§ TASK TO CARRY OUT: Among the entries below, one line contains "cell area, um2" and another contains "endpoints found under". Transcribe those two lines and every line between them, exactly.

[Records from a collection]

______________________________

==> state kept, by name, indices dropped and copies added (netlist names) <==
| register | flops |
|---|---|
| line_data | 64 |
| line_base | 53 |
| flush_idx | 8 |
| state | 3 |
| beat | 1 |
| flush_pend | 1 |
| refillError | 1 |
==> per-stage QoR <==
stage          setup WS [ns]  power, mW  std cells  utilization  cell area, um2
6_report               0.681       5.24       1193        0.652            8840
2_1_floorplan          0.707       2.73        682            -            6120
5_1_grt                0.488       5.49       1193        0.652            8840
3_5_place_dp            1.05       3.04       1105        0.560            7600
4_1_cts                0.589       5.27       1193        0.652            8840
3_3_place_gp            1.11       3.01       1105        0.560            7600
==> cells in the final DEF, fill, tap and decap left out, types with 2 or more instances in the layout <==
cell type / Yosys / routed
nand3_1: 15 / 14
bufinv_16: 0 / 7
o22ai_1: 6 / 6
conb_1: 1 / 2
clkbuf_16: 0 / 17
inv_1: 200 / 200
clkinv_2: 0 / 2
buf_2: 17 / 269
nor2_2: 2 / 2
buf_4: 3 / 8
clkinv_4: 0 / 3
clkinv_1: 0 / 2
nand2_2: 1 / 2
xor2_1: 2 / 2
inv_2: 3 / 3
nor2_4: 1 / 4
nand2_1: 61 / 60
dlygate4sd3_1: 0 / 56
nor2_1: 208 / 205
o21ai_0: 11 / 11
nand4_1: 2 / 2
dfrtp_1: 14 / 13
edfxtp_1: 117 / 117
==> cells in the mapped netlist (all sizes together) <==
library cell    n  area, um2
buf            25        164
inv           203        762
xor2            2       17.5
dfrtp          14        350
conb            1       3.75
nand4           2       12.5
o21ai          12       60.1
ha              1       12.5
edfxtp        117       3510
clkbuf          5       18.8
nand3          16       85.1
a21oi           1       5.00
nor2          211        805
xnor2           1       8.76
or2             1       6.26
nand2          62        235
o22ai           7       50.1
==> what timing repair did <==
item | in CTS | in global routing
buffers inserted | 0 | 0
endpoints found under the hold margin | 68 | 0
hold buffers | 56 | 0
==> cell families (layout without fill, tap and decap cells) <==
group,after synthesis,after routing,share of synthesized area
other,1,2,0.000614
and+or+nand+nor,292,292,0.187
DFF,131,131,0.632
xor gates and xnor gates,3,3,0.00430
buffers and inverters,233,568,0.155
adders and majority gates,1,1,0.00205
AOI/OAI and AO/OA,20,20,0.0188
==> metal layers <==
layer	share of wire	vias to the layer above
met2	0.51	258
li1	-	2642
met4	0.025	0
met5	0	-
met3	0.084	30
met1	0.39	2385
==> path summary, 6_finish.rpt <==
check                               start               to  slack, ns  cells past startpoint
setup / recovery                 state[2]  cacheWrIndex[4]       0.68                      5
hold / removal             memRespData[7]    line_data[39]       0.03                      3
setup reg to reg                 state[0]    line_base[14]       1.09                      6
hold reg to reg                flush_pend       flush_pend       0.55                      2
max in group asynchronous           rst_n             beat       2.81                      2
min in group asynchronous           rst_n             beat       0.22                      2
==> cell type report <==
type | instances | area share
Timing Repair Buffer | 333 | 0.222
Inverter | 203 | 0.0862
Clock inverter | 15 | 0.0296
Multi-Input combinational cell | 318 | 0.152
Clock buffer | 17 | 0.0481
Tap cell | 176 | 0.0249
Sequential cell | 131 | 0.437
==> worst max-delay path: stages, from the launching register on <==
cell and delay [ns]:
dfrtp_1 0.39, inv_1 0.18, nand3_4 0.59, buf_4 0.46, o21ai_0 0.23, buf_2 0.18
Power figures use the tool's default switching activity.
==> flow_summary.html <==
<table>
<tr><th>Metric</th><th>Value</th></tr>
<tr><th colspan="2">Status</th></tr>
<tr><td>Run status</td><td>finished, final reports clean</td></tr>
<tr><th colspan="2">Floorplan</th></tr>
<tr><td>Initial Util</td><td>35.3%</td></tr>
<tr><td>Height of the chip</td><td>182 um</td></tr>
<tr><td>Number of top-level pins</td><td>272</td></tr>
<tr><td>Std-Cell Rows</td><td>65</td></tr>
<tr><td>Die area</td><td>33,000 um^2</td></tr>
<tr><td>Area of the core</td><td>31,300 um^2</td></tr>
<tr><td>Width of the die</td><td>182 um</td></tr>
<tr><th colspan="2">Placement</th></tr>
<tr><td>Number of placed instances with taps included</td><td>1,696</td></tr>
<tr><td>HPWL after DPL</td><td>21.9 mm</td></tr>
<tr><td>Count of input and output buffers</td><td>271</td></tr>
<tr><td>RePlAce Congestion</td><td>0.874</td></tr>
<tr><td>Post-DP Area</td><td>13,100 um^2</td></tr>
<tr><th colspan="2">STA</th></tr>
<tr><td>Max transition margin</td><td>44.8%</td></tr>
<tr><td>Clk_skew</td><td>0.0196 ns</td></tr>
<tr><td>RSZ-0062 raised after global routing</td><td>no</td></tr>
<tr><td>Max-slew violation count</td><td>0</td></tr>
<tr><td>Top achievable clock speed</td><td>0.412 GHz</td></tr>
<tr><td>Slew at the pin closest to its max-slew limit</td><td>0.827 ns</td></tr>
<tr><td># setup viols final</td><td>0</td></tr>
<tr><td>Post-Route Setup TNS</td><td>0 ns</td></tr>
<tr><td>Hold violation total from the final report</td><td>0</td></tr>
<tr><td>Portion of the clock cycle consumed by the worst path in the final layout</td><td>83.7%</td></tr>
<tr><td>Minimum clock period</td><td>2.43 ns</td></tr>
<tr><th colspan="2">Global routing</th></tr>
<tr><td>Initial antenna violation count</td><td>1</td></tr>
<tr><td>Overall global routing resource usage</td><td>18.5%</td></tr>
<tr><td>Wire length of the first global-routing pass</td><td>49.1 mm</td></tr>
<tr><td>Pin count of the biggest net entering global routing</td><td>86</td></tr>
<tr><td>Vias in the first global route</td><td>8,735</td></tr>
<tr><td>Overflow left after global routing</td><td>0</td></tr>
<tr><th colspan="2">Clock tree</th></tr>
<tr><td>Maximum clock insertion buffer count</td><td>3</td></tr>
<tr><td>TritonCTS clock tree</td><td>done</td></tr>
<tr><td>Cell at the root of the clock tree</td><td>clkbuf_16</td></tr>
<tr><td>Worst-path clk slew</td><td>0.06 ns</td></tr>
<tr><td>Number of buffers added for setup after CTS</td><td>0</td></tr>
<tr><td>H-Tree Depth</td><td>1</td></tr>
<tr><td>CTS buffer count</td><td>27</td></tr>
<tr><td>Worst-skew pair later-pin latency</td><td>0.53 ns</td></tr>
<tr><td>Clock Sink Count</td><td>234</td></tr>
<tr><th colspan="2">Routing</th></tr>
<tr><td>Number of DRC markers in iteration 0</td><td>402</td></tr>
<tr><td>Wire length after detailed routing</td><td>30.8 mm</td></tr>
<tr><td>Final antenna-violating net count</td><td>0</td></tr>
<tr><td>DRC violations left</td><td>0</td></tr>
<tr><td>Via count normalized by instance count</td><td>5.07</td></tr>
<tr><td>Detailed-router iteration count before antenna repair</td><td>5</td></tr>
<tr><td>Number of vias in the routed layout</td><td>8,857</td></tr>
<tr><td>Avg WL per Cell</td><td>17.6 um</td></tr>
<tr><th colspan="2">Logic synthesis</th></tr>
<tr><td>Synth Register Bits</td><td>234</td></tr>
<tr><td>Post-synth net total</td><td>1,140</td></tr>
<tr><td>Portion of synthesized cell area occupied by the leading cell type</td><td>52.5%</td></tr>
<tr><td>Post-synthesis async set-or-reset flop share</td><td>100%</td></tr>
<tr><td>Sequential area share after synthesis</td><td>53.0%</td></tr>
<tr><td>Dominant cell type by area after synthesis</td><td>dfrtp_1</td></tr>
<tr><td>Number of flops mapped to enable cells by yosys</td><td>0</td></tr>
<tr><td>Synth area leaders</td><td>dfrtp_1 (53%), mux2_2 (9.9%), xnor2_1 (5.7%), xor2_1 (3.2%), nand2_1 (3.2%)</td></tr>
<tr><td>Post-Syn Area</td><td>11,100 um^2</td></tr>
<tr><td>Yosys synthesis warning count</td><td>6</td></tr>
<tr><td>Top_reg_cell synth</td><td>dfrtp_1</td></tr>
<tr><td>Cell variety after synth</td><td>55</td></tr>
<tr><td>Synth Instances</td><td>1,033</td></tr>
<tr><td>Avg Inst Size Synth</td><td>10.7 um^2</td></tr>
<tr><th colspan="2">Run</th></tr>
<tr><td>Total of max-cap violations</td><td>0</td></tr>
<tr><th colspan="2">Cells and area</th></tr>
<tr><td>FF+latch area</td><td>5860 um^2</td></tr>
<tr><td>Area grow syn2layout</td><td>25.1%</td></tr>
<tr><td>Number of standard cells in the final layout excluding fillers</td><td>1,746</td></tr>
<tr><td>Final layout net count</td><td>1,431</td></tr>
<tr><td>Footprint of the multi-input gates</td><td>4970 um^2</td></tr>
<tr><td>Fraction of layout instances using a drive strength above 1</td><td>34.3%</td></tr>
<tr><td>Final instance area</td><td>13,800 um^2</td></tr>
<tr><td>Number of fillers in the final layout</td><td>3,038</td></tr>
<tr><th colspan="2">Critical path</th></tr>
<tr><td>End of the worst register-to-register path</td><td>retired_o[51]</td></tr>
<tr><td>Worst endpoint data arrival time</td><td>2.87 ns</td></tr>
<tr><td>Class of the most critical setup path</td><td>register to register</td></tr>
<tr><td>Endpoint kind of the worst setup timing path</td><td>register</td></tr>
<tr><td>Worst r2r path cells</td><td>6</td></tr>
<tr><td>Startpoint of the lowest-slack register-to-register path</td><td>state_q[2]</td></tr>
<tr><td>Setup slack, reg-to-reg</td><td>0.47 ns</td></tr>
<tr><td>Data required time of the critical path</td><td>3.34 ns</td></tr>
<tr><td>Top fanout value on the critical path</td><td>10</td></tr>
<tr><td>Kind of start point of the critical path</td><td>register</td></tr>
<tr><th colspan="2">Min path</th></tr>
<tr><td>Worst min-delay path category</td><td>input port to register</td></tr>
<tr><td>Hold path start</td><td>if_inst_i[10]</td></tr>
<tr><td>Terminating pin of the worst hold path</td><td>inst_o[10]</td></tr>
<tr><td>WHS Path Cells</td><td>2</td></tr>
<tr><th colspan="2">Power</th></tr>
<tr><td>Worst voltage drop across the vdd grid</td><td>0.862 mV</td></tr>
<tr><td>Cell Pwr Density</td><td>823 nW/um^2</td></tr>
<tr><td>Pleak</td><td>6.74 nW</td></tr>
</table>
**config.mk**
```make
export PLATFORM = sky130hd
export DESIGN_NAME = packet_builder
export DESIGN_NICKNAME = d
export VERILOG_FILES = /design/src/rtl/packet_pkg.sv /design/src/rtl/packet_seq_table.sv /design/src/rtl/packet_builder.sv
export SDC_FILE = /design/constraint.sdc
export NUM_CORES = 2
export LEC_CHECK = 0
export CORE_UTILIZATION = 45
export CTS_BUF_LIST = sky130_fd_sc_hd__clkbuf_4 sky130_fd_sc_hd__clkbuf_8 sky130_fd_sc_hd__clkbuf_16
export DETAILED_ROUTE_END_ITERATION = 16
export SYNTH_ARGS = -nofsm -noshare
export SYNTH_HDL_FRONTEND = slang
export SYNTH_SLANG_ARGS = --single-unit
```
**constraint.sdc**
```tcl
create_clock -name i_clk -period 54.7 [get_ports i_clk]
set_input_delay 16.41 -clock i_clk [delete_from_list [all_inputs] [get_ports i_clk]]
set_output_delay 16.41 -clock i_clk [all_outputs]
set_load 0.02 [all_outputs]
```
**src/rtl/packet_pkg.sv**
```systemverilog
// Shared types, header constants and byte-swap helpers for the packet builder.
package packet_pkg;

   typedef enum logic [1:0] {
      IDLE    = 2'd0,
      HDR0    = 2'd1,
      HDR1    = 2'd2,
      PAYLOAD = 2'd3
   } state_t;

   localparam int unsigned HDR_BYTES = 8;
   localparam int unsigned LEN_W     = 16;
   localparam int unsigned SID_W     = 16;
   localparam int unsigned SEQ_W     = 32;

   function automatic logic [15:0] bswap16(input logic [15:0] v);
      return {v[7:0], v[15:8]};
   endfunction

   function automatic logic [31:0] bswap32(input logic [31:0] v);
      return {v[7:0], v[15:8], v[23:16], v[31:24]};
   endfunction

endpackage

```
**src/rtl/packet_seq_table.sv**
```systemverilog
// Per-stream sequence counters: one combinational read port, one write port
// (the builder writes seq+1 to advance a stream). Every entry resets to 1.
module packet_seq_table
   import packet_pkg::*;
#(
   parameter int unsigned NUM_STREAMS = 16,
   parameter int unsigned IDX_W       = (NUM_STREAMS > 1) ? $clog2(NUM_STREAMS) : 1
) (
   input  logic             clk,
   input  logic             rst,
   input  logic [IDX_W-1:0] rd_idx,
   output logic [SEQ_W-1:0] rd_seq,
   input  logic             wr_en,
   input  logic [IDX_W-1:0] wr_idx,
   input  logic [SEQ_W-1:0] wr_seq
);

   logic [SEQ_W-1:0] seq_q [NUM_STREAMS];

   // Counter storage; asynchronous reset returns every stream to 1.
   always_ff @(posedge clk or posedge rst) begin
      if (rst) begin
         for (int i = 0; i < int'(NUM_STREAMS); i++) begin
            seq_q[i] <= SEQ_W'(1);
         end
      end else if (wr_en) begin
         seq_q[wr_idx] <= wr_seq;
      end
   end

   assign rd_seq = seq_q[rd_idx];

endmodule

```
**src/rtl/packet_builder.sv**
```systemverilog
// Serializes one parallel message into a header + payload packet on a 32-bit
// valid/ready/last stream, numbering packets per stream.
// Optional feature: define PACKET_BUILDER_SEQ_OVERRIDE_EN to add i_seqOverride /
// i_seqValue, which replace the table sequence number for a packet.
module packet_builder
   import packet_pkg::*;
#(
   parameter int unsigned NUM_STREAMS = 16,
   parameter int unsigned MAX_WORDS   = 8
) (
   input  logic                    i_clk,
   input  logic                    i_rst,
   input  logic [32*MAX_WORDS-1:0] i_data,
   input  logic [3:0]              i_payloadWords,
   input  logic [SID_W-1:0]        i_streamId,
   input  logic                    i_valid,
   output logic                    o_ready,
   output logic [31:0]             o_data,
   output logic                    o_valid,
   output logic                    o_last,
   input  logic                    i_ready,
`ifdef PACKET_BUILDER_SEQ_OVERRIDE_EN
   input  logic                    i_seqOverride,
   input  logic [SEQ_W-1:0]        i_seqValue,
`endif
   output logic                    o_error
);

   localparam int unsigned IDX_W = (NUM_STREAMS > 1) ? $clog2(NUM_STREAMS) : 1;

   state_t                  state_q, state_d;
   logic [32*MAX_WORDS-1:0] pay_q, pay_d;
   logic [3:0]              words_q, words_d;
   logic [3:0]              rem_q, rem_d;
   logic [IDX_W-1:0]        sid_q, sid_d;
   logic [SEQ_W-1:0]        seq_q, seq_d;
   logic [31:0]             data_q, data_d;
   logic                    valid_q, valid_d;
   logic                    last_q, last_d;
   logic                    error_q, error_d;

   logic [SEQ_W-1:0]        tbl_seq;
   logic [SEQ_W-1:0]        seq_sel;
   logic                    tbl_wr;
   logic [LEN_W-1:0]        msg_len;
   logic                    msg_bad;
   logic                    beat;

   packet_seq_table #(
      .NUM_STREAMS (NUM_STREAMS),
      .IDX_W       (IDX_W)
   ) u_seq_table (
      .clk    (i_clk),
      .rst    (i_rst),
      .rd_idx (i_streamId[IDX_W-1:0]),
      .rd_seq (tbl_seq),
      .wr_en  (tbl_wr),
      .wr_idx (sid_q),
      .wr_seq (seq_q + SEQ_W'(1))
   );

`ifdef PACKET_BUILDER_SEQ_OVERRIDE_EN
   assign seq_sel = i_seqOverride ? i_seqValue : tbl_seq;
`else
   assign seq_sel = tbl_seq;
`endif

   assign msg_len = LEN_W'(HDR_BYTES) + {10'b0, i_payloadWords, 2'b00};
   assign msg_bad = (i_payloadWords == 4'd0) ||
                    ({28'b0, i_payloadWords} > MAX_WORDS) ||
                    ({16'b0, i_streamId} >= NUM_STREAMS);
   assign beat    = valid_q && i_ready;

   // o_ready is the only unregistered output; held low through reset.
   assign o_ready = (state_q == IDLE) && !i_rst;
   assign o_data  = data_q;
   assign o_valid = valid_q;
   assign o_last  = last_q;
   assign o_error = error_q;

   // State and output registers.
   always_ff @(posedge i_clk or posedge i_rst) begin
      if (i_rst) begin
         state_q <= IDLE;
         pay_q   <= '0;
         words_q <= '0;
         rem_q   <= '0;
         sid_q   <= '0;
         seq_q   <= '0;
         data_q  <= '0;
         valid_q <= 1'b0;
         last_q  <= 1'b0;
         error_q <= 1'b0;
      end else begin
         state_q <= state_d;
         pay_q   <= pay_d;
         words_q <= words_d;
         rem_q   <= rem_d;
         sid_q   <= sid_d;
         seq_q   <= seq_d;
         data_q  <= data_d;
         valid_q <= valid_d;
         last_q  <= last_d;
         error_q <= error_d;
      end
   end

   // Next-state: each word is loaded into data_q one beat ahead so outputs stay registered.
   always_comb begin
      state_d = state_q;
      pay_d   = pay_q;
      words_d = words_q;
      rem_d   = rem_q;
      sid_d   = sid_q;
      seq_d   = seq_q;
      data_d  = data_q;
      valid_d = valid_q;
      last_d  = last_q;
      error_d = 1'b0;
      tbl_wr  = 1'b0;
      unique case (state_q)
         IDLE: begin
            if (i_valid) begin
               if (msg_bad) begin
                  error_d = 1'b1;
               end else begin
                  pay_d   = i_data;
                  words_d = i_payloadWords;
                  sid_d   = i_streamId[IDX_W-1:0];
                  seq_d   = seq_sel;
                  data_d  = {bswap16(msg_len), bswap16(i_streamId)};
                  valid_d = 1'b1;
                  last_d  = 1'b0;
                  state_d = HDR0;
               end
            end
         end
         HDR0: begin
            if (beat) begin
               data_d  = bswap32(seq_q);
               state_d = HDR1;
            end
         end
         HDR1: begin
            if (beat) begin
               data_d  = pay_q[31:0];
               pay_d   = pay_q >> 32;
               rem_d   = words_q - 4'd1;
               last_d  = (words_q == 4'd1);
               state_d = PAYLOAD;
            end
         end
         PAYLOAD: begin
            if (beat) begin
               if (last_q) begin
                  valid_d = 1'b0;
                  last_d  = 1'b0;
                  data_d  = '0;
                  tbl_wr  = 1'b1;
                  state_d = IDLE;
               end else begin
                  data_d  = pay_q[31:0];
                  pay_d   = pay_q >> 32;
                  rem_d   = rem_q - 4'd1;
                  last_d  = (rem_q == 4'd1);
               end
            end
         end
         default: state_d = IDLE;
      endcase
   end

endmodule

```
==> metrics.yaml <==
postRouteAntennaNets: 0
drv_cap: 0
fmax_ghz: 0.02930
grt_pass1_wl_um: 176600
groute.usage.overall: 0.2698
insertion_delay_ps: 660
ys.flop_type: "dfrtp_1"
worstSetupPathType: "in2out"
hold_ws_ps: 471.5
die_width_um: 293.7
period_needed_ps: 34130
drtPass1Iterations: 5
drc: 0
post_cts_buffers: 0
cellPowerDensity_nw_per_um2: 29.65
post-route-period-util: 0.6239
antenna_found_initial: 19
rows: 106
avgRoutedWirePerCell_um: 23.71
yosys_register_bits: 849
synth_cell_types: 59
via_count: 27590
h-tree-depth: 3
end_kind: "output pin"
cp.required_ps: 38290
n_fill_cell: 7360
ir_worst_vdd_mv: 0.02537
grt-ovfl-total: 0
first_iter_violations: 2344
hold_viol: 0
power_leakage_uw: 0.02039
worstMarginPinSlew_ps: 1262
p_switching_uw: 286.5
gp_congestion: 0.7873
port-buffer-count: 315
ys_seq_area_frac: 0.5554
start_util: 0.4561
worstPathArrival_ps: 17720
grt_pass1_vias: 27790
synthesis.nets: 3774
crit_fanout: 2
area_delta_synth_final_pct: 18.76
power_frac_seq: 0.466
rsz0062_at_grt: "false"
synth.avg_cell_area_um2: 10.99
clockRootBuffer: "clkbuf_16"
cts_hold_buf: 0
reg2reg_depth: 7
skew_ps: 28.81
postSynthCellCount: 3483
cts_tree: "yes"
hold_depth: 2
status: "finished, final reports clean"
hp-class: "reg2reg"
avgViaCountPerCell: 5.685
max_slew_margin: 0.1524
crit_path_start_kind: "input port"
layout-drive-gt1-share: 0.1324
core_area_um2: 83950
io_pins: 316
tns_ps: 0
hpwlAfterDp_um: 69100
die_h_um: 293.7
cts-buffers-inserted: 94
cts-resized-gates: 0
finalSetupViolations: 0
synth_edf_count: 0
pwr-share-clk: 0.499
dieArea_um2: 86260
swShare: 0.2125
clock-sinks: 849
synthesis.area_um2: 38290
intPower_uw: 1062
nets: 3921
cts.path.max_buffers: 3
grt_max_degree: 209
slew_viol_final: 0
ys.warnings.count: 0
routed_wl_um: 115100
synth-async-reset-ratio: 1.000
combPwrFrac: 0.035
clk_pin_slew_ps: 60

______________________________

§ RESPONSE:
stage          setup WS [ns]  power, mW  std cells  utilization  cell area, um2
6_report               0.681       5.24       1193        0.652            8840
2_1_floorplan          0.707       2.73        682            -            6120
5_1_grt                0.488       5.49       1193        0.652            8840
3_5_place_dp            1.05       3.04       1105        0.560            7600
4_1_cts                0.589       5.27       1193        0.652            8840
3_3_place_gp            1.11       3.01       1105        0.560            7600
==> cells in the final DEF, fill, tap and decap left out, types with 2 or more instances in the layout <==
cell type / Yosys / routed
nand3_1: 15 / 14
bufinv_16: 0 / 7
o22ai_1: 6 / 6
conb_1: 1 / 2
clkbuf_16: 0 / 17
inv_1: 200 / 200
clkinv_2: 0 / 2
buf_2: 17 / 269
nor2_2: 2 / 2
buf_4: 3 / 8
clkinv_4: 0 / 3
clkinv_1: 0 / 2
nand2_2: 1 / 2
xor2_1: 2 / 2
inv_2: 3 / 3
nor2_4: 1 / 4
nand2_1: 61 / 60
dlygate4sd3_1: 0 / 56
nor2_1: 208 / 205
o21ai_0: 11 / 11
nand4_1: 2 / 2
dfrtp_1: 14 / 13
edfxtp_1: 117 / 117
==> cells in the mapped netlist (all sizes together) <==
library cell    n  area, um2
buf            25        164
inv           203        762
xor2            2       17.5
dfrtp          14        350
conb            1       3.75
nand4           2       12.5
o21ai          12       60.1
ha              1       12.5
edfxtp        117       3510
clkbuf          5       18.8
nand3          16       85.1
a21oi           1       5.00
nor2          211        805
xnor2           1       8.76
or2             1       6.26
nand2          62        235
o22ai           7       50.1
==> what timing repair did <==
item | in CTS | in global routing
buffers inserted | 0 | 0
endpoints found under the hold margin | 68 | 0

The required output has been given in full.